Field-level #[msgpack(default)] — fills a missing key with Default::default(). Also accepts #[msgpack(default = "path::to::fn")] to call a named function, mirroring serde(default = "..."). Only affects missing-key handling; unknown keys still error (with the offending key name surfaced in KeyNotFound).

Struct-level #[msgpack(allow_unknown_fields)] — skips unknown keys via a new Read::skip_value() trait method (which respects MAX_DEPTH). Only affects unknown-key handling; missing required keys still error.

The two compose. Three resulting modes:

has default allow_unknown_fields decoder
no no strict check_map_len(N)byte-identical to current codegen
yes no read_map_len, fill missing, error on unknown
any yes read_map_len, fill missing, skip unknown

Design choices worth flagging

  • The two opt-ins are orthogonal on purpose. An earlier draft of mine had a single default attribute that implicitly switched the whole decoder into "tolerate unknown keys too" — but that bundles two unrelated decisions into one attribute. Splitting them matches serde's mental model and lets users pick the evolution direction they actually need.
  • Array-mode rejects default at compile time. Arrays have no field names, so silently accepting shorter/longer arrays would hide corruption rather than evolve schema. The error points at the offending field and suggests #[msgpack(map)].
  • Strict-path codegen is unchanged. Verified the emitted tokens are bit-identical for any struct that doesn't opt in. No perf cost for existing users.
  • Enum-variant fields reject default. It was previously a silent no-op (parsed but ignored in codegen) — now an error so users don't write code that looks like it does evolution but doesn't.
  • skip_value() is independently useful. It's exposed on the Read trait so non-derive consumers can use it (log parsers, proxies, partial decoders). Implemented on both SliceReader and IOReader, with the existing MAX_DEPTH guard preserved.

Tests

zerompk/tests/schema_evolution.rs (new) — 9 tests covering each cell of the matrix: defaults fill missing keys; defaults alone reject unknowns (with the correct key name); allow_unknown_fields alone skips extras; allow_unknown_fields alone still requires non-default keys; both compose; default = "path" form; strict mode rejects missing and extra keys; round-trip preservation.

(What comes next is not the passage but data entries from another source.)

`config.mk`:
```
export PLATFORM = sky130hd
export DESIGN_NAME = hufd_ctrl
export DESIGN_NICKNAME = d
export VERILOG_FILES = /design/src/rtl/hufd_pkg.sv /design/src/rtl/hufd_ctrl.sv
export SDC_FILE = /design/constraint.sdc
export NUM_CORES = 1
export LEC_CHECK = 0
export BUFFER_PORTS_ARGS = -buffer_cell sky130_fd_sc_hd__buf_2
export CAP_MARGIN = 5
export CORE_AREA = 2 2 39 41
export CTS_CLUSTER_SIZE = 10
export DETAILED_ROUTE_END_ITERATION = 8
export DIE_AREA = 0 0 41 43
export GPL_ROUTABILITY_DRIVEN = 0
export HOLD_SLACK_MARGIN = 0.03
export PLACE_DENSITY_LB_ADDON = 0.05
export SLEW_MARGIN = 15
export SYNTH_ARGS = -nofsm -noshare
export SYNTH_HDL_FRONTEND = slang
export SYNTH_SLANG_ARGS = --single-unit
```
`constraint.sdc`:
```
create_clock -name clock -period 2.8 [get_ports clock]
set_input_delay 0.14 -clock clock [delete_from_list [all_inputs] [get_ports clock]]
set_output_delay 0.14 -clock clock [all_outputs]
set_load 0.05 [all_outputs]
```
`src/rtl/hufd_pkg.sv`:
```
`timescale 1ns / 1ps

package hufd_pkg;

   localparam int NODE_W      = 9;
   localparam int SYM_W       = 8;
   localparam int BYTE_W      = 8;
   localparam int CNT_W       = 32;
   localparam int OP_W        = 2;
   localparam int CSR_IDX_W   = 1;
   localparam int CSR_DATA_W  = 32;
   localparam int BIT_CNT_W   = 3;

   localparam int DEF_MAX_NODES  = 512;
   localparam int DEF_MAX_LEAVES = 256;

   localparam logic [NODE_W-1:0] LEAF_COUNT_RST = NODE_W'(2);
   localparam logic [NODE_W-1:0] LEAF_COUNT_MIN = NODE_W'(2);

   typedef enum logic [OP_W-1:0] {
      OP_LOAD    = 2'd0,
      OP_DECODE  = 2'd1,
      OP_RESTART = 2'd2
   } op_type;

   typedef enum logic [CSR_IDX_W-1:0] {
      CSR_LEAF_COUNT    = 1'd0,
      CSR_TOTAL_SYMBOLS = 1'd1
   } csr_idx_type;

   typedef enum logic [2:0] {
      ST_IDLE,
      ST_CHECK,
      ST_EVAL,
      ST_SYM,
      ST_FLUSH
   } state_type;

   // controller -> datapath
   typedef struct packed {
      logic load;         // write one tree node
      logic decode_start; // capture code byte
      logic restart;      // walk back to root, clear count
      logic node_read;    // read children of current node
      logic node_step;    // move to inner child, next bit
      logic sym_read;     // read symbol of leaf child
      logic sym_commit;   // take symbol into pending slot
      logic stop;         // symbol count reached
      logic flush;        // push pending as last of byte
   } cmd_type;

   // datapath -> controller
   typedef struct packed {
      logic stop;
      logic is_leaf;
      logic last_bit;
      logic pend_valid;
      logic out_free;
   } sts_type;

endpackage

```
`src/rtl/hufd_ctrl.sv`:
```
`timescale 1ns / 1ps

module hufd_ctrl (
   input  logic                            clock,
   input  logic                            reset,
   input  logic                            req_valid,
   input  logic [hufd_pkg::OP_W-1:0]       req_operation,
   output logic                            req_stall,
   input  hufd_pkg::sts_type               sts,
   output hufd_pkg::cmd_type               cmd
);
   import hufd_pkg::*;

   state_type state_ff, state_in;

   always_ff @(posedge clock) begin
      if (reset) begin
         state_ff <= ST_IDLE;
      end else begin
         state_ff <= state_in;
      end
   end

   always_comb begin
      state_in  = state_ff;
      cmd       = '0;
      req_stall = 1'b1;
      unique case (state_ff)
         ST_IDLE: begin
            req_stall = 1'b0;
            if (req_valid) begin
               unique case (op_type'(req_operation))
                  OP_LOAD:    cmd.load = 1'b1;
                  OP_RESTART: cmd.restart = 1'b1;
                  OP_DECODE: begin
                     cmd.decode_start = 1'b1;
                     state_in         = ST_CHECK;
                  end
                  default: ;
               endcase
            end
         end
         ST_CHECK: begin
            if (sts.stop) begin
               cmd.stop = 1'b1;
               state_in = ST_FLUSH;
            end else begin
               cmd.node_read = 1'b1;
               state_in      = ST_EVAL;
            end
         end
         ST_EVAL: begin
            if (sts.is_leaf) begin
               cmd.sym_read = 1'b1;
               state_in     = ST_SYM;
            end else begin
               cmd.node_step = 1'b1;
               state_in      = sts.last_bit ? ST_FLUSH : ST_CHECK;
            end
         end
         ST_SYM: begin
            // older pending symbol must have room in the output register
            if (!sts.pend_valid || sts.out_free) begin
               cmd.sym_commit = 1'b1;
               state_in       = sts.last_bit ? ST_FLUSH : ST_CHECK;
            end
         end
         ST_FLUSH: begin
            if (!sts.pend_valid || sts.out_free) begin
               cmd.flush = 1'b1;
               state_in  = ST_IDLE;
            end
         end
         default: state_in = ST_IDLE;
      endcase
   end

endmodule

```
==> results of run 1 <==
==> layout make-up <==
cell class	count	area, sq um	share of cell area [%]
Tap cell	16	20.02	4.762
Inverter	1	3.754	0.8929
Clock buffer	4	26.28	6.250
Timing Repair Buffer	19	95.09	22.62
Sequential cell	3	60.06	14.29
Multi-Input combinational cell	30	215.2	51.19
==> worst reg2reg max path, stage by stage (launching register included) <==
cell and delay, ns:
dfxtp_1 0.54, nor2_1 0.15, a2111o_1 0.40, o32ai_1 0.14
==> metal layers <==
metal	global-route usage, %	vias to the layer above	share of wire, %
met5	0	-	0
met4	8.000	0	0
met3	1.571	0	6.0
met2	16.56	11	51
met1	10.61	157	43
li1	-	183	-
==> layout by cell type, fill, tap and decap left out <==
cell type / synthesis / layout
and4bb_2: 1 / 1
o32ai_1: 2 / 2
and3b_1: 1 / 1
a2111o_1: 1 / 1
clkbuf_4: 0 / 3
nor3_1: 1 / 1
nor2b_1: 3 / 3
or3_1: 1 / 1
nor3b_1: 2 / 2
nor4_1: 1 / 1
buf_2: 1 / 19
clkbuf_1: 1 / 1
a31oi_1: 1 / 1
a2111oi_0: 1 / 1
nand3b_1: 3 / 3
a21oi_1: 1 / 1
nand2b_1: 3 / 3
o21ba_1: 1 / 1
nor2_1: 3 / 3
and4b_1: 1 / 1
dfxtp_1: 3 / 3
nor4b_1: 2 / 2
nand2_1: 1 / 1
inv_1: 1 / 1
==> metrics by stage <==
step	power (mW)	std cells	hold slack, ns	cell area, sq um	worst slack (ns)
4_1_cts	0.1863	73	0.1693	420.4	1.152
5_1_grt	0.1945	73	0.1820	420.4	1.011
3_5_place_dp	0.1088	69	0.4154	394.1	1.406
6_report	0.1822	73	0.1821	420.4	1.143
2_1_floorplan	0.09052	36	0.2576	287.8	0.5121
3_3_place_gp	0.1078	69	0.4131	394.1	1.445
==> how the worst max path moves through the flow <==
stage	startpoint	end	slack, ns	depth (start not counted)
2_1_floorplan	state_ff[1]$_SDFFE_PP0P_	cmd[4]	0.51	2
3_3_place_gp	state_ff[1]$_SDFFE_PP0P_	cmd[6]	1.45	4
3_5_place_dp	state_ff[1]$_SDFFE_PP0P_	cmd[6]	1.41	4
4_1_cts	state_ff[1]$_SDFFE_PP0P_	cmd[6]	1.15	4
5_1_grt	state_ff[1]$_SDFFE_PP0P_	cmd[6]	1.01	4
6_report	state_ff[1]$_SDFFE_PP0P_	cmd[6]	1.14	4
==> cells by family (layout without fill, tap and decap cells) <==
group | count (synthesis) | in the layout | share of synthesized area (%)
and+or+nand+nor | 23 | 23 | 54.35
AOI/OAI and AO/OA | 7 | 7 | 20.44
DFF | 3 | 3 | 20.87
buffers and inverters | 3 | 24 | 4.344
==> power groups by stage <==
stage               registers [mW]  logic (mW)  clock network (mW)
finish                      0.0498      0.0582              0.0742
global route                0.0503      0.0627              0.0815
CTS                         0.0495      0.0586              0.0781
detailed placement          0.0502      0.0586                   0
global placement            0.0502      0.0576                   0
floorplan                   0.0478      0.0427                   0
==> run summary, run 1 <==
Setup violations, final - 0
CP top delay family - simple AND/OR/NAND/NOR gates
Capturing point of the worst reg2reg path - state_ff[0]$_SDFFE_PP0P_
Slew at the pin closest to its max-slew limit - 0.4328 ns
Post-synth top area share - 20.87%
Status - finished clean
Largest net degree at the start of global routing - 15
DRC - 0
Htree depth - 1
Initial Utilization - 20.80%
IO Port Bufs - 19
Fin crit period - 1.657 ns
Syn Area/Cell - 7.994 sq um
DRT antenna net count - 0
Largest registers - state_ff: 3 flops
Synth area leaders - dfxtp_1 21%, nand3b_1 7.8%, nand2b_1 6.5%
Post-Route WL - 781 microns
CP max-delay cell - dfxtp_1
Synth Instances - 36
Clock buffer depth - 2
Library cells used by synthesis - 23
Die ar. - 1763 sq um
Synth cell count leaders - 3 x dfxtp_1, 3 x nand2b_1, 3 x nand3b_1, 3 x nor2_1, 3 x nor2b_1
Setup bufs post-CTS - 0
First-pass GRT wire length - 1200 microns
Die X - 41 microns
Logic pwr share - 31.9%
Reg-to-reg slack, setup - 1.48 ns
Skew final - 0.0005259 ns
Cell Pwr Density - 433.3 nW/um^2
Min-Delay Path Depth - 2
Max-slew violations - 0
Static leakage - 0.2040 nW
Sw Pwr - 64.10 uW
Setup TNS - 0 ns
DR vias - 351
Core area - 1384 sq um
Crit share post-route - 59.19%
Area Overhead vs Synth - 46.09%
# rows - 14
WHS Endpoint - state_ff[2]$_SDFFE_PP0P_
Clock slew seen by the registers of the worst setup and hold paths - 0.04 ns
Dpl hpwl - 610.6 microns
Diode count - 0
Vias in the first global route - 338
CP Launch Type - register
Cells along the critical path - nor2_1 > nand3b_1 > nor3b_1 > buf_2
Util after Layout - 30.38%
Kind of critical path - register to output pin
Switching Share - 35.19%
Number of synthesized flops with an enable pin - 0
Sequential share of power - 27.3%
Die height - 43 microns
Rel. slew slack - 70.40%
Data arrival, critical path - 1.52 ns
Share of layout cells above drive strength 1 - 40.35%
Post-synth ARST share - 0%
CP Buf/Inv Count - 1
Commonest register cell after synthesis - dfxtp_1
Worst Hold Launch - reset
Int Power - 118.1 uW
Mapped Area - 287.8 sq um
R2R depth - 3
Nets - 68
Synthesized Nets - 46
Post-synthesis sequential area ratio - 20.87%
GR Util All Layers - 10.14%
Initial antenna violation count - 0
Final hold violations - 0
CTS root buffer - clkbuf_4
Min-delay worst type - input port to register
Max Freq - 603.4 MHz
Synth warn - 0
I/O pin count - 20
Worst skew pair latency - 0.23 ns
Max IR drop VDD - 0.1852 mV
Inserted Clock Buffers - 3
DRT iter0 DRCs - 2
Post-CTS Resized - 0
Slowest stage delay, CP - 0.41 ns
# fillers - 159
GR Overflow Total - 0
Post-CTS Hold Fix Bufs - 0
CTS tree - yes
Setup crit end kind - output pin
Crit Reg-Reg Startpoint - state_ff[1]$_SDFFE_PP0P_
Cell accounting for the most synthesized area - dfxtp_1
Register bit total from synthesis - 3
Number of vias per cell - 4.808
DRT Pass-1 Iters - 4
Crit path max fanout - 14
Biggest register - state_ff
RSZ-0062 raised after global routing - no
Max-cap viol count - 0
Post-DR wirelength/cell - 10.70 microns
Clk sinks - 3
Largest register FFs - 3
Clock power share - 40.7%
CP required - 2.66 ns
Note: power is estimated with default switching activity, not from simulation.
==> run 2, diff against run 1 <==
==> constraint.sdc (replaced) <==
create_clock -name clock -period 1.7 [get_ports clock]
set_input_delay 0.085 -clock clock [delete_from_list [all_inputs] [get_ports clock]]
set_output_delay 0.085 -clock clock [all_outputs]
set_load 0.05 [all_outputs]
==> run summary, run 2 (synthesis results as in run 1) <==
CP Launch Type - register
Max-cap viol count - 0
Core area - 1384 sq um
DRT antenna net count - 0
Clock slew seen by the registers of the worst setup and hold paths - 0.04 ns
Data arrival, critical path - 1.49 ns
Skew final - 0.001660 ns
Number of vias per cell - 4.740
Max Freq - 636.8 MHz
Nets - 68
Htree depth - 1
Die X - 41 microns
Setup bufs post-CTS - 0
Slew at the pin closest to its max-slew limit - 0.4166 ns
Largest net degree at the start of global routing - 15
Capturing point of the worst reg2reg path - state_ff[2]$_SDFFE_PP0P_
Biggest register - state_ff
Die ar. - 1763 sq um
Largest register FFs - 3
Commonest non-fill, non-tap cell in the layout - buf_2
FF/Latch Area - 60.06 sq um
Setup TNS - 0 ns
Crit share post-route - 92.37%
Cell Pwr Density - 686.1 nW/um^2
Reg-to-reg slack, setup - 0.37 ns
Post-CTS Hold Fix Bufs - 0
Worst slack, placed - 0.3305 ns
Dpl hpwl - 639.4 microns
Static leakage - 0.2082 nW
RSZ-0062 raised after global routing - no
First-pass GRT wire length - 1076 microns
Placed cell count - 69
Initial Utilization - 20.80%
Setup crit end kind - output pin
Area Overhead vs Synth - 54.35%
Post-CTS Resized - 0
Max IR drop VDD - 0.3247 mV
Min-delay worst type - input port to register
DRT iter0 DRCs - 1
Final Worst Setup Slack - 0.1298 ns
Rel. slew slack - 71.51%
Met2 usage - 12.81%
GR Overflow Total - 0
Die height - 43 microns
I/O pin count - 20
Share of layout cells above drive strength 1 - 47.37%
Final hold violations - 0
Routing usage on met3 - 1.571%
Crit path max fanout - 14
DR vias - 346
IO Port Bufs - 19
DRT Pass-1 Iters - 2
Worst skew pair latency - 0.23 ns
CTS root buffer - clkbuf_4
R2R depth - 3
Non-filler cells, final - 73
CP endpoint - cmd[6]
Max-slew violations - 0
Multi-input logic area - 236.5 sq um
GR Util All Layers - 9.228%
# rows - 14
Crit path from - state_ff[1]$_SDFFE_PP0P_
Util after Layout - 32.10%
Post-DR wirelength/cell - 11.01 microns
# fillers - 161
Post-Route WL - 804 microns
Most frequent cells in the layout - 18 x buf_2, 4 x clkbuf_4
Setup violations, final - 0
Hold_ws - 0.1215 ns
Met1 Use GR - 11.54%
Clock buffer depth - 2
Gr busiest metal - met2
Crit Reg-Reg Startpoint - state_ff[1]$_SDFFE_PP0P_
Clk sinks - 3
Inserted Clock Buffers - 3
Vias in the first global route - 286
CTS tree - yes
DRC - 0
Diode count - 0
Status - finished clean
Kind of critical path - register to output pin
Initial antenna violation count - 0
CP required - 1.62 ns
Fin crit period - 1.570 ns
Largest registers - state_ff: 3 flops
run 2: area by class of cell:
type | count | area share, %
multi-input cells | 30 | 53.24
well taps | 16 | 4.507
clock buffers | 4 | 5.915
inverters | 1 | 0.8451
repair buffers | 19 | 21.97
flip-flops and latches | 3 | 13.52
run 2: worst min-delay path by stage:
stage	start	end	slack, ns	cells after the start
CTS	reset	state_ff[0]$_SDFFE_PP0P_	0.11	2
detailed placement	reset	state_ff[0]$_SDFFE_PP0P_	0.36	2
global placement	reset	state_ff[0]$_SDFFE_PP0P_	0.35	2
global route	reset	state_ff[0]$_SDFFE_PP0P_	0.13	2
finish	reset	state_ff[0]$_SDFFE_PP0P_	0.12	2
floorplan	reset	state_ff[2]$_SDFFE_PP0P_	0.20	1
run 2: power breakdown:
part           internal, mW  total, mW  switching [mW]
clock                0.0878      0.122          0.0343
combinational        0.0346     0.0994          0.0647
sequential           0.0743     0.0833         0.00904
run 2: through the flow:
stage / power [mW] / area (sq um)
after floorplan: 0.1519 / 306.5
after global placement: 0.1810 / 412.9
after detailed placement: 0.1826 / 412.9
after CTS: 0.3136 / 439.2
after global routing: 0.3259 / 444.2
final: 0.3048 / 444.2
run 2: critical path, cell delays in order (launching register included):
cell	delay (ns)
dfxtp_1	0.43
nor2_2	0.20
nand3b_1	0.13
nor3b_1	0.20
buf_2	0.29
run 2: layer usage:
metal / part of all wire (%) / vias up
met5: 0 / -
met4: 0 / 0
met3: 7.8 / 0
met2: 46 / 13
met1: 46 / 149
li1: - / 184
==> run 3, diff against run 2 <==
--- a/config.mk
+++ b/config.mk
@@ -5,12 +5,12 @@
 export SDC_FILE = /design/constraint.sdc
 export NUM_CORES = 1
 export LEC_CHECK = 0
-export BUFFER_PORTS_ARGS = -buffer_cell sky130_fd_sc_hd__buf_2
 export CAP_MARGIN = 5
 export CORE_AREA = 2 2 39 41
 export CTS_CLUSTER_SIZE = 10
 export DETAILED_ROUTE_END_ITERATION = 8
 export DIE_AREA = 0 0 41 43
+export DONT_BUFFER_PORTS = 1
 export GPL_ROUTABILITY_DRIVEN = 0
 export HOLD_SLACK_MARGIN = 0.03
 export PLACE_DENSITY_LB_ADDON = 0.05
==> run summary, run 3 (synthesis results as in run 1) <==
CP Buf/Inv Count - 1
Status - finished clean
Post-Route WL - 802 microns
Largest register FFs - 3
Min-delay worst type - input port to register
Biggest register - state_ff
Post-CTS Resized - 0
CTS tree - yes
Final hold violations - 0
Clock buffer depth - 2
Die X - 41 microns
Die height - 43 microns
RSZ-0062 raised after global routing - no
Cells along the critical path - nor2_1 > nand3b_1 > nor3b_2 > buf_4
First-pass GRT wire length - 993 microns
CP Launch Type - register
Kind of critical path - register to output pin
Final Worst Setup Slack - 0.1284 ns
I/O pin count - 20
Inserted Clock Buffers - 3
Vias in the first global route - 253
Clock slew seen by the registers of the worst setup and hold paths - 0.04 ns
Fin crit period - 1.572 ns
FF/Latch Area - 60.06 sq um
DR vias - 315
DRT Pass-1 Iters - 2
Max Freq - 636.3 MHz
Slew at the pin closest to its max-slew limit - 0.4692 ns
Largest registers - state_ff: 3 flops
Skew final - 0.002121 ns
Dpl hpwl - 623.4 microns
Setup violations, final - 0
Max-cap viol count - 0
GR Util All Layers - 8.818%
Util after Layout - 31.19%
Area Overhead vs Synth - 50.00%
Core area - 1384 sq um
Crit path max fanout - 14
CP required - 1.62 ns
Die ar. - 1763 sq um
Commonest non-fill, non-tap cell in the layout - buf_4
Setup crit end kind - output pin
Static leakage - 0.1746 nW
# fillers - 151
CP max-delay cell - dfxtp_1
Worst slack, placed - 0.3750 ns
Slowest stage delay, CP - 0.43 ns
Share of layout cells above drive strength 1 - 37.50%
Multi-input logic area - 244.0 sq um
Post-DR wirelength/cell - 12.53 microns
GR Overflow Total - 0
Clk sinks - 3
Data arrival, critical path - 1.49 ns
Max IR drop VDD - 0.2467 mV
DRT iter0 DRCs - 3
Placed cell area - 395.4 sq um
Nets - 59
Max-slew violations - 0
DRC - 0
Worst skew pair latency - 0.23 ns
CTS root buffer - clkbuf_4
Initial antenna violation count - 0
IO Port Bufs - 0
Diode count - 0
Initial Utilization - 20.80%
Hold_ws - 0.08026 ns
Fin area - 431.7 sq um
Number of vias per cell - 4.922
Cell Pwr Density - 685.7 nW/um^2
DRT antenna net count - 0
# rows - 14
Htree depth - 1
Power Total - 296.0 uW
Largest net degree at the start of global routing - 15
Crit share post-route - 92.45%
Rel. slew slack - 68.78%
CP top delay family - simple AND/OR/NAND/NOR gates
==> run 3: cell type report <==
| type | instances | area share, % |
|---|---|---|
| clock buffer | 4 | 6.087 |
| inverter | 1 | 0.8696 |
| sequential | 3 | 13.91 |
| tap | 16 | 4.638 |
| timing repair buffer | 10 | 17.97 |
| multi-input combinational | 30 | 56.52 |
==> run 3: power breakdown <==
| part | total, mW | internal (mW) | switching, mW | leakage [nW] |
|---|---|---|---|---|
| clock | 0.124 | 0.0879 | 0.0360 | 0.0150 |
| combinational | 0.0892 | 0.0313 | 0.0578 | 0.135 |
| sequential | 0.0829 | 0.0743 | 0.00866 | 0.0244 |
==> run 3: final timing paths <==
check | startpoint | endpoint | slack [ns] | cells after the start
worst max-delay path | state_ff[1]$_SDFFE_PP0P_ | cmd[6] | 0.13 | 4
worst min-delay path | reset | state_ff[2]$_SDFFE_PP0P_ | 0.08 | 2
worst max register to register | state_ff[1]$_SDFFE_PP0P_ | state_ff[0]$_SDFFE_PP0P_ | 0.36 | 3
worst min register to register | state_ff[0]$_SDFFE_PP0P_ | state_ff[0]$_SDFFE_PP0P_ | 0.65 | 2
==> run 3: through the flow <==
stage,std cells,TNS (ns)
4_1_cts,64,0
3_5_place_dp,59,0
3_3_place_gp,59,0
5_1_grt,64,0
2_1_floorplan,36,-0.6036
6_report,64,0
==> run 3: repair_timing <==
action                                 CTS  global route
hold buffers                             1             0
endpoints found under the hold margin    3             0
setup buffers                            0             0
==> run 3: routing by layer <==
metal / vias to the layer above / share of wire, % / GRT usage (%)
met3: 2 / 12 / 2.094
li1: 163 / - / -
met4: 0 / 1.7 / 10.00
met5: - / 0 / 0
met1: 133 / 42 / 10.22
met2: 17 / 45 / 11.56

All 158 existing + new unit/integration tests pass. Clippy clean. Existing fuzz targets (decode_no_panic, roundtrip) ran 30s each post-change without crashes.

Compatibility

  • No changes to the public API — only new opt-in attributes.
  • No new dependencies.
  • no_std preserved (uses core::default::Default).
  • Existing structs decode and encode identically.

Things I'm uncertain about / open to changing

  • Attribute name allow_unknown_fields — verbose. Could be lenient, evolve, or invert the polarity (deny_unknown_fields = false). Happy to rename.
  • Should skip_value() be a public trait method? I made it public because it's genuinely useful, but if you'd rather keep the trait surface minimal it can be pub(crate) and the derive can call it via a private path.
  • README updates — I added a small documentation section and softened the Security section's "always strict" wording to reflect that evolution is opt-in. Happy to drop or rephrase if you'd rather keep the README as-is.

Commits

  • 1dd71a0 — initial implementation of the feature
  • 4036bb9 — design split, tests, and README updates

Squash-merge friendly if you'd prefer one commit.

Thanks for zerompk — it's a really nicely scoped library.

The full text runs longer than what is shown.